Le SMIC, à l’instar des autres salaires, a un statut ambivalent : il peut être considéré comme une variable de demande si l’on se place du côté des salariés mais constitue une variable d’offre pour l’entrepreneur. Par conséquent, une hausse du SMIC correspond à un choc de demande favorable pour les salariés et à un choc d’offre défavorable pour les chefs d’entreprise hors effet des exonérations de cotisations. Dans un contexte de faible diffusion, ces deux effets de sens inverse ne se compensent pas :
L’aspect « soutien de la demande » se limite aux seuls salariés proches du SMIC. Ceux-ci ont certes une propension marginale à consommer forte – le taux d’épargne n’augmente pas avec cette mesure – mais le nombre restreint de bénéficiaires limite les effets sur la consommation des ménages au niveau macroéconomique. Le supplément de revenu lié à cette augmentation du SMIC génèrerait 142 000 emplois ;
L’aspect « hausse du coût du travail » est fortement destructeur d’emplois en l’absence de mesures d’accompagnement: l’élasticité de l’emploi au coût du travail étant décroissante avec le salaire, la faible diffusion du SMIC sur les autres salaires augmentera peu le coût du travail au niveau macroéconomique mais, étant concentrée sur les bas salaires, l’élasticité moyenne sera forte. La hausse du coût du travail liée à la hausse du SMIC détruirait 322 000 emplois. Au total, selon notre simulation, une hausse de 12,4 % du SMIC, hors effet liés aux baisses de cotisations, entraînerait une destruction de 180 000 emplois au cours de la première année (tableau 1), sans tenir compte des exonérations de cotisations supplémentaires liées à la hausse du SMIC et à sa diffusion sur les autres salaires.
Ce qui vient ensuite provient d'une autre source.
==> flow/design.v (excerpt) <==
module debounce (
  clk,
  reset_n,
  data_in,
  data_out
);
clock: 2.25 ns
lec_check: 0
abc_area: 1
cap_margin: 5
core_margin: 2
core_utilization: 72
cts_cluster_size: 27
hold_slack_margin: 0.3
slew_margin: 20
run.sh (not shown) runs the stock make flow with config.mk's settings and CLKGATE_MAP_FILE=.
The starting point completed, yet does not pass: negative setup slack.
Edit:
--- a/flow/config.mk
+++ b/flow/config.mk
@@ -7,8 +7,8 @@
 export LEC_CHECK = 0
 export ABC_AREA = 1
-export CAP_MARGIN = 5
+export CAP_MARGIN = 20
 export CORE_MARGIN = 2
-export CORE_UTILIZATION = 72
-export CTS_CLUSTER_SIZE = 27
-export HOLD_SLACK_MARGIN = 0.3
+export CORE_UTILIZATION = 70
+export CTS_CLUSTER_DIAMETER = 374
+export SETUP_SLACK_MARGIN = 0.12
 export SLEW_MARGIN = 20
==> flow/constraint.sdc (replaced) <==
create_clock -name core_clock -period 2.23 [get_ports {clk}]
set_input_delay 0.4460 -clock core_clock [delete_from_list [all_inputs] [get_ports {clk}]]
set_output_delay 0.4460 -clock core_clock [all_outputs]
set_load 0.01 [all_outputs]
The changed run reached the layout checks and failed them: negative setup slack.
First-iteration DRC count climbs by roughly a tenth.
Worst setup slack is worse by 0.056 ns.
Via count climbs by a few percent.
Edit:
==> flow/config.mk (replaced) <==
export PLATFORM = sky130hd
export DESIGN_NAME = debounce
export DESIGN_NICKNAME = debounce
export VERILOG_FILES = /design/flow/design.v
export SDC_FILE = /design/flow/constraint.sdc
export NUM_CORES = 4
export LEC_CHECK = 0
export CAP_MARGIN = 5
export CORE_MARGIN = 2
export CORE_UTILIZATION = 18
export CTS_CLUSTER_DIAMETER = 47
export CTS_CLUSTER_SIZE = 83
export GPL_TIMING_DRIVEN = 0
export MIN_ROUTING_LAYER = met1
export PLACE_DENSITY_LB_ADDON = 0.04
export SLEW_MARGIN = 20
==> flow/constraint.sdc (replaced) <==
create_clock -name core_clock -period 3.22 [get_ports {clk}]
set_input_delay 0.6440 -clock core_clock [delete_from_list [all_inputs] [get_ports {clk}]]
set_output_delay 0.6440 -clock core_clock [all_outputs]
set_load 0.01 [all_outputs]
With this change the flow finished with timing, DRC and antenna clean.
Power increases by about 3.5%.
Core utilization fell by 62 points.
Routed wire length goes down by about 5%.
Cell area increases by 0.39%.
Synthesized area goes down by 7.0%.
Global-route usage shrinks by 23 points.
Synthesized cell count shrinks by 33%.
Count of clock-buffer cells in the layout is higher by 107.
Worst setup slack gets better by 0.15 ns.
Via count drops by 29%.
Register-to-register slack gets better by 0.34 ns.
Edit:
==> flow/config.mk (replaced) <==
export PLATFORM = sky130hd
export DESIGN_NAME = debounce
export DESIGN_NICKNAME = debounce
export VERILOG_FILES = /design/flow/design.v
export SDC_FILE = /design/flow/constraint.sdc
export NUM_CORES = 4
export LEC_CHECK = 0
export CAP_MARGIN = 20
export CORE_MARGIN = 2
export CORE_UTILIZATION = 50
export SLEW_MARGIN = 20
==> flow/constraint.sdc (replaced) <==
create_clock -name core_clock -period 3.99 [get_ports {clk}]
set_input_delay 0.7980 -clock core_clock [delete_from_list [all_inputs] [get_ports {clk}]]
set_output_delay 0.7980 -clock core_clock [all_outputs]
set_load 0.01 [all_outputs]
What happened: The changed run produced a clean layout. Register-to-register slack improves by 0.81 ns. Clock-buffer cell count is lower by 114. Worst setup slack is better by 0.16 ns. Combinational power decreases by a quarter to a third. Non-clock buffer count shrinks by 75. Area after synthesis is unchanged. Core utilization grows by 33 points. Via count drops by a few percent. Wire length came out lower by a quarter to a third.


Starting RTL as in the previous note.
Settings: LEC_CHECK=0, ABC_AREA=1, CAP_MARGIN=20, CELL_PAD_IN_SITES_DETAIL_PLACEMENT=0, CORE_ASPECT_RATIO=0.92, CORE_MARGIN=2, CORE_UTILIZATION=72, CTS_CLUSTER_DIAMETER=31, CTS_CLUSTER_SIZE=15, PLACE_DENSITY_LB_ADDON=0.29, SETUP_SLACK_MARGIN=-0.2, SLEW_MARGIN=10; clock period 2.22 ns.
The starting point produced a layout that fails on negative setup slack.
Next try:
==> flow/config.mk (replaced) <==
export PLATFORM = sky130hd
export DESIGN_NAME = debounce
export DESIGN_NICKNAME = debounce
export VERILOG_FILES = /design/flow/design.v
export SDC_FILE = /design/flow/constraint.sdc
export NUM_CORES = 4
export LEC_CHECK = 0
export CAP_MARGIN = 20
export CORE_MARGIN = 2
export CORE_UTILIZATION = 60
export CTS_CLUSTER_SIZE = 84
export MAX_ROUTING_LAYER = met4
export SETUP_SLACK_MARGIN = 0.8
export SLEW_MARGIN = 20
==> flow/constraint.sdc (replaced) <==
create_clock -name core_clock -period 2.72 [get_ports {clk}]
set_input_delay 0.5440 -clock core_clock [delete_from_list [all_inputs] [get_ports {clk}]]
set_output_delay 0.5440 -clock core_clock [all_outputs]
set_load 0.01 [all_outputs]
Outcome: The new run finished with negative setup slack left; count of clock-buffer cells in the layout is lower by 45; die area climbs by roughly a tenth; total power went down by a quarter to a third; cell count shrinks by a quarter to a third.
Next try:
--- a/flow/config.mk
+++ b/flow/config.mk
@@ -7,8 +7,9 @@
 export LEC_CHECK = 0
+export ABC_AREA = 1
 export CAP_MARGIN = 20
 export CORE_MARGIN = 2
-export CORE_UTILIZATION = 60
-export CTS_CLUSTER_SIZE = 84
-export MAX_ROUTING_LAYER = met4
-export SETUP_SLACK_MARGIN = 0.8
+export CORE_UTILIZATION = 72
+export CTS_CLUSTER_DIAMETER = 400
+export CTS_CLUSTER_SIZE = 10
+export SETUP_SLACK_MARGIN = 0.24
 export SLEW_MARGIN = 20
==> flow/constraint.sdc (replaced) <==
create_clock -name core_clock -period 2.22 [get_ports {clk}]
set_input_delay 0.4440 -clock core_clock [delete_from_list [all_inputs] [get_ports {clk}]]
set_output_delay 0.4440 -clock core_clock [all_outputs]
set_load 0.01 [all_outputs]
The new run completed, yet does not pass: negative setup slack.
Sequential power grows by 22%.
Count of clock-buffer cells in the layout shrinks by 19.
Die area shrinks by 10%.
Synthesized cell count grows by 50%.
Cell count grows by 39%.
Routed wire length grows by 24%.
Clock power grows by 4.8%.
Next try:
--- a/flow/config.mk
+++ b/flow/config.mk
@@ -9,7 +9,10 @@
 export CAP_MARGIN = 20
+export CELL_PAD_IN_SITES_DETAIL_PLACEMENT = 0
+export CORE_ASPECT_RATIO = 0.92
 export CORE_MARGIN = 2
 export CORE_UTILIZATION = 72
-export CTS_CLUSTER_DIAMETER = 400
-export CTS_CLUSTER_SIZE = 10
-export SETUP_SLACK_MARGIN = 0.24
-export SLEW_MARGIN = 20
+export CTS_CLUSTER_DIAMETER = 31
+export CTS_CLUSTER_SIZE = 15
+export PLACE_DENSITY_LB_ADDON = 0.29
+export SETUP_SLACK_MARGIN = -0.16
+export SLEW_MARGIN = 10
After rerunning: The changed run finished but failed the layout checks on negative setup slack. Die area hardly moves. Final area went up by 0.82%. Count of clock-buffer cells in the layout went up by 64. Total power went up by 36%. Cell count went down by 1.0%. Hold slack gains 24 ps. Via count went up by 0.86%. Fmax went down by 2.4%.
Power and IR drop assume default switching activity.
Les salaires n’étant pas indexés sur le SMIC, un coup de pouce ne se répercute donc pas automatiquement sur la grille des salaires. Selon notre estimation, une hausse de 1 % du SMIC entraînerait une hausse moyenne des salaires de l’ensemble du secteur marchand de seulement 0,1 %. Or, à législation inchangée, les exonérations de cotisations liées à la hausse du SMIC sont d’autant plus forts que la diffusion est faible. Plus la baisse du salaire relatif (en % du SMIC) est importante, plus le taux moyen d’exonération de cotisations augmente en raison du profil dégressif des exonérations de cotisations sociales patronales. Finalement, si les mesures d’exonérations restaient inchangées, la baisse du coût du travail liée au supplément d’exonération de cotisations permettrait la création de 151 000 emplois.
Au total, comme le résume le tableau 1, à l’horizon d’1 an, et toutes choses égales par ailleurs, l’effet d’une hausse de 12,4 % du SMIC détruirait 29 000 emplois et dégraderait de 0,3 point de PIB les finances publiques.
Le financement de cette mesure entraînerait des pertes d’emplois supplémentaires : selon le mode de financement retenu, les pertes d’emplois seraient proches de 50 000.